Recommended Citations:

 Wu, P., Song, Y., Zhu, J., & Chang, R. (2019). Analyzing the influence factors of the carbon emissions from China's building and construction industry from 2000 to 2015. Journal of Cleaner Production, 221, 552-566.

 Song, Y. (2018). EDA: Energy Decomposition Analysis. R package, https://CRAN.R-project.org/package=EDA.

* Please cite both the package and the scientific publication when authors use the package. 

Energy decomposition analysis is used for measuring contributions of components and factors on energy or carbon emission changes (Ang 2005, Wu 2019, Marlay 1984, Liu et al. 2003).

EDA package consists of five energy consumption analysis methods: Log Mean Devisia Index (LMDI) method (Ang 2005), Laspeyres method, Paasche method (Paasche 1874), Marshall-Edgeworth method (Marshall 1887, Edgeworth 1925) and Walsh method (Walsh 1921). The formulas of five methods are listed in Table 1.

Table 1.

Method use in EDA function Formula
LMDI method = "LMDI" $${\Delta} C_{x_{1}} = \sum_{i} L\left(C_{i}^{T}, C_{i}^{0}\right) \ln\frac{x_{i}^{T}}{x_{i}^{0}} = \sum_{i}\frac{C_{i}^{T}-C_{i}^{0}}{\ln C_{i}^{T} - \ln C_{i}^{0}} \ln\frac{x_{i}^{T}}{x_{i}^{0}}$$
Laspeyres method = "Laspeyres" $${\Delta} C_{x_{1}} = \sum_{i} \left(x_{1i}^{T} - x_{1i}^{0}\right) x_{2i}^{0} ... x_{ni}^{0}$$
Paasche method = "Paasche" $${\Delta} C_{x_{1}} = \sum_{i} \left(x_{1i}^{T} - x_{1i}^{0}\right) x_{2i}^{T} ... x_{ni}^{T}$$
Marshall-Edgeworth method = "Marshall-Edgeworth" $${\Delta} C_{x_{1}} = \sum_{i} \left(x_{1i}^{T} - x_{1i}^{0}\right) \frac{x_{2i}^{T} + x_{2i}^{0}}{2} ... \frac{x_{ni}^{T} + x_{ni}^{0}}{2}$$
Walsh method = "Walsh" $${\Delta} C_{x_{1}} = \sum_{i} \left(x_{1i}^{T} - x_{1i}^{0}\right) \sqrt{x_{2i}^{T} x_{2i}^{0}} ... \sqrt{x_{ni}^{T} x_{ni}^{0}}$$

where

$${\Delta} C_{x_{1}}$$ is carbon emission change due to the change of factor $${x_{1}}$$;

$$i$$ is the subscript of a certain type of fuel or industrial sector;

$$L(a,b)=\frac{a-b}{\ln{a} - \ln{b}}$$ is a function defined by Ang (2005);

$$C_{i}^{0}$$ and $$C_{i}^{T}$$ are carbon emissions at a former time $$T$$ (e.g. the first year) and a later time $$0$$ (e.g. the second year), respectively;

$$x_{1i}^{0}$$ and $$x_{1i}^{T}$$ are factor values of $$x_{1i}$$ at a former time $$T$$ (e.g. the first year) and a later time $$0$$ (e.g. the second year), respectively.

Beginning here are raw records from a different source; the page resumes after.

File: src/rtl/pong_game_engine.sv
// Pong game engine: ball, paddle and score state advanced once per video frame tick.
// All outputs are registered; the POINT state lasts a single clk50M cycle.
module pong_game_engine #(
  parameter int H_RES        = 640,
  parameter int V_RES        = 480,
  parameter int BALL_SIZE    = 8,
  parameter int BALL_SPEED   = 2,
  parameter int PADDLE_W     = 8,
  parameter int PADDLE_H     = 64,
  parameter int PADDLE_SPEED = 4,
  parameter int P1_X         = 600,
  parameter int P2_X         = 0,
  parameter int SERVE_DELAY  = 60,
  parameter int SCORE_MAX    = 9
) (
  input  logic       clk50M,
  input  logic       reset_n,
  input  logic       endofframe,
  input  logic       p1_up,
  input  logic       p1_down,
  input  logic       p2_up,
  input  logic       p2_down,
  input  logic       serve_req,
  output logic [9:0] ball_x,
  output logic [9:0] ball_y,
  output logic [9:0] paddle_one_y,
  output logic [9:0] paddle_two_y,
  output logic [3:0] score_one,
  output logic [3:0] score_two,
  output logic       game_over,
  output logic [2:0] state
);

  typedef enum logic [2:0] {
    IDLE       = 3'd0,
    SERVE_WAIT = 3'd1,
    PLAY       = 3'd2,
    POINT      = 3'd3,
    GAME_OVER  = 3'd4
  } state_t;

  localparam int              CW       = $clog2(SERVE_DELAY + 1);
  localparam logic [9:0]      BX0      = 10'((H_RES - BALL_SIZE) / 2);
  localparam logic [9:0]      BY0      = 10'((V_RES - BALL_SIZE) / 2);
  localparam logic [9:0]      PY0      = 10'((V_RES - PADDLE_H) / 2);
  localparam logic [10:0]     PAD_MAX  = 11'(V_RES - PADDLE_H);
  localparam logic [10:0]     BY_MAX   = 11'(V_RES - BALL_SIZE);
  localparam logic [10:0]     BX_MAX   = 11'(H_RES - BALL_SIZE);
  localparam logic [10:0]     BS       = 11'(BALL_SIZE);
  localparam logic [10:0]     SPD      = 11'(BALL_SPEED);
  localparam logic [10:0]     PSPD     = 11'(PADDLE_SPEED);
  localparam logic [10:0]     PH       = 11'(PADDLE_H);
  localparam logic [10:0]     X1       = 11'(P1_X);
  localparam logic [10:0]     X2R      = 11'(P2_X + PADDLE_W);
  localparam logic [CW-1:0]   CNT_LAST = CW'(SERVE_DELAY - 1);
  localparam logic [3:0]      SMAX     = 4'(SCORE_MAX);

  state_t        cur, nxt;
  logic          dx, dy, point_two;
  logic [CW-1:0] cnt;

  logic [9:0]    bx_d, by_d, p1_d, p2_d;
  logic [3:0]    s1_d, s2_d;
  logic          go_d, dx_d, dy_d, pt2_d;
  logic [CW-1:0] cnt_d;

  logic [10:0]   bxw, byw, p1w, p2w;
  logic          hit_one, hit_two, miss_right, miss_left;
  logic [9:0]    x_step, y_step, p1_step, p2_step;
  logic          dy_step;
  logic [3:0]    score_inc;

  function automatic logic [9:0] paddle_step(input logic [9:0] y, input logic up,
                                             input logic down);
    logic [10:0] yw;
    yw = {1'b0, y};
    paddle_step = y;
    if (up && !down)
      paddle_step = (yw < PSPD) ? '0 : 10'(yw - PSPD);
    else if (down && !up)
      paddle_step = (yw + PSPD > PAD_MAX) ? 10'(PAD_MAX) : 10'(yw + PSPD);
  endfunction

  // Candidate ball motion, evaluated against the paddle positions held before this tick.
  always_comb begin
    bxw        = {1'b0, ball_x};
    byw        = {1'b0, ball_y};
    p1w        = {1'b0, paddle_one_y};
    p2w        = {1'b0, paddle_two_y};
    p1_step    = paddle_step(paddle_one_y, p1_up, p1_down);
    p2_step    = paddle_step(paddle_two_y, p2_up, p2_down);
    hit_one    = dx && (bxw + BS <= X1) && (bxw + BS + SPD >= X1)
                 && (byw + BS > p1w) && (byw < p1w + PH);
    hit_two    = !dx && (bxw >= X2R) && (bxw <= X2R + SPD)
                 && (byw + BS > p2w) && (byw < p2w + PH);
    miss_right = dx && (bxw + SPD > BX_MAX);
    miss_left  = !dx && (bxw < SPD);
    x_step     = dx ? 10'(bxw + SPD) : 10'(bxw - SPD);
    // Wall limits are tested per direction, so the signed "next y <= 0" never materialises.
    if (dy) begin
      if (byw + SPD >= BY_MAX) begin
        y_step  = 10'(BY_MAX);
        dy_step = 1'b0;
      end else begin
        y_step  = 10'(byw + SPD);
        dy_step = 1'b1;
      end
    end else begin
      if (byw <= SPD) begin
        y_step  = '0;
        dy_step = 1'b1;
      end else begin
        y_step  = 10'(byw - SPD);
        dy_step = 1'b0;
      end
    end
    score_inc  = (point_two ? score_two : score_one) + 4'd1;
  end

  always_comb begin
    nxt   = cur;
    bx_d  = ball_x;
    by_d  = ball_y;
    p1_d  = paddle_one_y;
    p2_d  = paddle_two_y;
    s1_d  = score_one;
    s2_d  = score_two;
    go_d  = game_over;
    dx_d  = dx;
    dy_d  = dy;
    cnt_d = cnt;
    pt2_d = point_two;
    case (cur)
      IDLE: begin
        if (serve_req) begin
          nxt   = SERVE_WAIT;
          cnt_d = '0;
        end
      end
      SERVE_WAIT: begin
        if (endofframe) begin
          p1_d  = p1_step;
          p2_d  = p2_step;
          cnt_d = cnt + CW'(1);
          if (cnt == CNT_LAST) nxt = PLAY;
        end
      end
      PLAY: begin
        if (endofframe) begin
          p1_d = p1_step;
          p2_d = p2_step;
          if (hit_one) begin
            bx_d = 10'(X1 - BS);
            dx_d = 1'b0;
            by_d = y_step;
            dy_d = dy_step;
          end else if (hit_two) begin
            bx_d = 10'(X2R);
            dx_d = 1'b1;
            by_d = y_step;
            dy_d = dy_step;
          end else if (miss_right || miss_left) begin
            nxt   = POINT;
            pt2_d = miss_right;
          end else begin
            bx_d = x_step;
            by_d = y_step;
            dy_d = dy_step;
          end
        end
      end
      POINT: begin
        if (point_two) s2_d = score_inc;
        else           s1_d = score_inc;
        if (score_inc == SMAX) begin
          nxt  = GAME_OVER;
          go_d = 1'b1;
        end else begin
          nxt   = SERVE_WAIT;
          bx_d  = BX0;
          by_d  = BY0;
          dx_d  = point_two;
          cnt_d = '0;
        end
      end
      GAME_OVER: begin
        if (serve_req) begin
          nxt   = SERVE_WAIT;
          s1_d  = '0;
          s2_d  = '0;
          go_d  = 1'b0;
          bx_d  = BX0;
          by_d  = BY0;
          cnt_d = '0;
        end
      end
      default: nxt = IDLE;
    endcase
  end

  always_ff @(posedge clk50M or negedge reset_n) begin
    if (!reset_n) begin
      cur          <= IDLE;
      ball_x       <= BX0;
      ball_y       <= BY0;
      paddle_one_y <= PY0;
      paddle_two_y <= PY0;
      score_one    <= '0;
      score_two    <= '0;
      game_over    <= 1'b0;
      dx           <= 1'b1;
      dy           <= 1'b1;
      cnt          <= '0;
      point_two    <= 1'b0;
    end else begin
      cur          <= nxt;
      ball_x       <= bx_d;
      ball_y       <= by_d;
      paddle_one_y <= p1_d;
      paddle_two_y <= p2_d;
      score_one    <= s1_d;
      score_two    <= s2_d;
      game_over    <= go_d;
      dx           <= dx_d;
      dy           <= dy_d;
      cnt          <= cnt_d;
      point_two    <= pt2_d;
    end
  end

  assign state = cur;

endmodule

File: config.mk
export PLATFORM = sky130hd
export DESIGN_NAME = pong_game_engine
export DESIGN_NICKNAME = d
export VERILOG_FILES = /design/src/rtl/pong_game_engine.sv
export SDC_FILE = /design/constraint.sdc
export NUM_CORES = 1
export LEC_CHECK = 0
export ABC_AREA = 1
export CAP_MARGIN = 20
export CORE_ASPECT_RATIO = 1.1
export CORE_UTILIZATION = 40
export CTS_CLUSTER_DIAMETER = 100
export CTS_CLUSTER_SIZE = 8
export DETAILED_ROUTE_END_ITERATION = 7
export GPL_TIMING_DRIVEN = 1
export PLACE_DENSITY_LB_ADDON = 0.2
export SYNTH_ARGS = -nofsm -noshare
export SYNTH_HDL_FRONTEND = slang
export SYNTH_SLANG_ARGS = --single-unit
File: constraint.sdc
create_clock -name clk50M -period 3.5 [get_ports clk50M]
set_input_delay 0.7 -clock clk50M [delete_from_list [all_inputs] [get_ports clk50M]]
set_output_delay 0.7 -clock clk50M [all_outputs]
set_load 0.005 [all_outputs]
==> key figures <==
Status
  – Status: finished, final reports clean

Clocking
  – H-tree depth: 2
  – Total CTS buffers: 5
  – Worst-path clk slew: around 0.08 ns
  – Cts hold-fix bufs: 0
  – CTS root buf: clkbuf_16
  – Max clock buf depth: 2
  – Postcts setup bufs: 0
  – Clk sink count: between 50 and 60
  – Worst-Skew Late Latency: slightly above 0.3 ns
  – CTS tree: yes
  – Post-cts sizing count: 0

Die
  – Io pins: 60
  – Initial Util: 0.417
  – DIE AREA: 15,100 um2
  – Core Region: roughly 14,000 um2
  – Die Wd: roughly 120 um
  – Chip height: roughly 130 um
  – # rows: 45

Worst setup path
  – Crit path largest cell delay: around 0.58 ns
  – CP bufs+invs: 2
  – Crit path max fanout: 31
  – Critical Path Source Type: register
  – Req. time, crit path: between 3 and 4 ns
  – Setup crit start: ball_y[3]$_DFFE_PN1P_
  – FF-to-FF End: ball_x[6]$_DFFE_PN0P_
  – Worst setup EP type: register
  – Critical Path AT: between 3 and 4 ns
  – Crit path kind: reg2reg
  – Depth of the most critical reg-to-reg path: 17
  – Flop-to-flop setup slack: 0.41 ns
  – CP delay by family, top: simple AND/OR/NAND/NOR gates
  – FF-to-FF Start: ball_y[3]$_DFFE_PN1P_
  – CP max-delay cell: dfstp_2
  – Worst-path cell chain: ha_1, nand2_1, nor2_1, xor2_1, inv_1, ha_1, nand2_1, inv_1, nand3_1, nor2_1, nor2_1, a21oi_2, nand4_4, nand3_4, nand2_8, nand2_1, o21ai_2

STA
  – Final setup viols: 0
  – Slew headroom: 0.511
  – Slew Limit Fails: 0
  – Post-Route Skew: about 0.0059 ns
  – TNS Setup: 0 ns
  – Final Hold Vio Count: 0
  – RSZ-0062 raised after global routing: false
  – Final WS setup: slightly above 0.4 ns
  – Min Tclk post-route: a little over 3 ns
  – Slew @ Worst Pin: ~0.73 ns
  – Fmax: approximately 320 MHz
  – Tcrit/Tclk final: 0.883

Power and ir drop
  – P_leak: approximately 0.0032 uW
  – PD cells: around 870 nW/um2
  – Worst IR Drop VDD: approximately 330 uV
  – Pwr Total: around 5800 uW

Logic synthesis
  – FFs w/ async S/R, synth: 1.00
  – Cell Area, Synth: ~6000 um2
  – Yosys Warn Count: 0
  – Synthesized area per cell: approximately 7.0 um2
  – Yosys top cell area share: 0.158
  – Main synth FF type: dfrtp_1
  – Post-synth top area cell: dfrtp_1
  – Sequential share of the synthesized area: 0.239
  – Seq cells post-synth: 55
  – Largest cells by area after synthesis: dfrtp_1, nand2_1, ha_1
  – Distinct cells, synth: 55
  – Post-Syn Instances: 840
  – Post-synth EDFFs: 0

Detailed routing
  – DRC: 0
  – Drt initial violations: between 200 and 300
  – Via density: between 5 and 6
  – Initial DRT Pass Iterations: 5
  – Via count: 5,553
  – Drt total wl: approximately 15,000 um
  – Routed wire per std cell: around 14 um
  – Antenna-violating nets left: 0

Layout
  – Layout area overhead: 14.2%
  – Footprint of the multi-input gates: 3860 um2
  – Sequential cell area: 1400 um2
  – Diode count: 0
  – Fillers: around 1.4k
  – Share of cells above drive strength 1: 0.121
  – Final Net Count: roughly 950

Placed design
  – RePlAce Congestion: ~0.90
  – Dpl hpwl: ~12,000 um
  – Post-place setup slack: about 0.34 ns
  – Port Buf Inserts: 53

Flow run
  – Max-cap viol count: 0

Global routing
  – Total congestion overflow: 0
  – Vias in the first global route: 5,188
  – Tot GR Track Use: 0.213
  – First-pass GRT wire length: roughly 25,000 um
  – Pin count of the biggest net entering global routing: 32
  – Initial antenna violation count: 0

Worst hold path
  – HP Class: in2async
-- power breakdown --
| part | switching [uW] | total, uW | internal [uW] | leakage (uW) |
|---|---|---|---|---|
| sequential | 433 | 1370 | 936 | 0.000673 |
| clock | 274 | 547 | 273 | 0.0000719 |
| combinational | 2300 | 3910 | 1610 | 0.00241 |
| total | 3000 | 5820 | 2820 | 0.00316 |
-- how the worst max path moves through the flow --
stage,end,slack [ns],depth (start not counted)
2_1_floorplan,ball_y[1]$_DFFE_PN0P_,0.86,15
3_3_place_gp,ball_x[6]$_DFFE_PN0P_,0.43,16
3_5_place_dp,ball_x[6]$_DFFE_PN0P_,0.34,17
4_1_cts,ball_x[6]$_DFFE_PN0P_,0.32,17
5_1_grt,ball_x[6]$_DFFE_PN0P_,0.09,17
6_report,ball_x[6]$_DFFE_PN0P_,0.41,17
-- kinds of logic (layout without fill, tap and decap cells) --
logic type	Yosys count	after routing	share of synthesized area
AOI/OAI and AO/OA	149	149	0.158
xor gates and xnor gates	35	35	0.0538
adders and majority gates	56	56	0.120
buffers and inverters	140	184	0.105
DFF	55	55	0.239
other	1	6	0.000642
and+or+nand+nor	404	404	0.323
-- layout make-up --
class / instances / share of cell area
clock buffers: 5 / 0.0188
clock inverters: 3 / 0.00413
inverters: 113 / 0.0640
multi-input cells: 650 / 0.578
flip-flops and latches: 55 / 0.210
well taps: 188 / 0.0353
repair buffers: 63 / 0.0900
-- worst reg2reg max path, delay by kind of cell (launching register included) --
family / cells / cell delay, ns
simple gates: 10 / 1.32
flops: 1 / 0.58
fa+ha+maj: 2 / 0.49
compound gates: 2 / 0.28
xor+xnor: 1 / 0.16
buf+inv: 2 / 0.13
-- registers in the layout (all words and copies together) (netlist names) --
name          cells
ball_x            9
ball_y            9
paddle_one_y      8
paddle_two_y      8
cnt               6
score_one         4
score_two         4
state             3
dx                1
dy                1
game_over         1
point_two         1
-- cell usage after synthesis, types with 4 or more instances --
cell type  number
inv_2           7
nor4_1          4
a22oi_1         4
dfrtp_1        37
nor2_1         70
o21ai_1         6
buf_4          10
inv_1         102
o21ai_2        16
buf_2           8
o211ai_1       11
nand4_1        22
xnor2_1         4
nor2_2          6
nand2_1       198
nor3_1          8
nand3_2         4
nand2_2        18
xor2_1         30
dfstp_2        18
buf_6           5
a21oi_1        40
a31oi_1         5
o21ai_0        48
clkbuf_1        4
ha_1           56
nand3_1        56
-- layer usage --
metal | track usage | wire length, um | vias up
li1 | - | - | 2863
met1 | 0.277 | 7020 | 2564
met2 | 0.363 | 7270 | 105
met3 | 0.0339 | 517 | 21
met4 | 0.0573 | 228 | 0
met5 | 0 | 0 | -
-- through the flow --
step                instance area, um2  utilization  hold WS (ns)  cells
global placement                  6510        0.464         0.470   1069
global route                      6670        0.476         0.490   1077
detailed placement                6510        0.464         0.466   1069
CTS                               6660        0.475         0.470   1077
floorplan                         5860            -         0.404    845
finish                            6670        0.476         0.442   1077
-- cells in the final DEF, fill, tap and decap left out, types with 7 or more instances in the layout --
| cell | n |
|---|---|
| nand2_1 | 198 |
| inv_2 | 7 |
| clkdlybuf4s50_1 | 52 |
| a21oi_1 | 40 |
| buf_4 | 10 |
| nor3_1 | 8 |
| o21ai_0 | 48 |
| ha_1 | 56 |
| dfstp_2 | 18 |
| inv_1 | 102 |
| nand4_1 | 22 |
| o21ai_2 | 16 |
| nand2_2 | 18 |
| xor2_1 | 30 |
| nand3_1 | 56 |
| nor2_1 | 70 |
| o211ai_1 | 11 |
| dfrtp_1 | 37 |
Power figures use the tool's default switching activity.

EDA package includes a CarbonEmission dataset, which consists of:

• carbon: A data frame of carbon emissions from four types of fuels and three building sectors;

• energy: A data frame of energy consumption from four types of fuels and three building sectors;

• buildingarea: A data frame of annual building areas.

• factordata: A list of data frames of factors of carbon emission changes.

Further information can be found on the manual of EDA package.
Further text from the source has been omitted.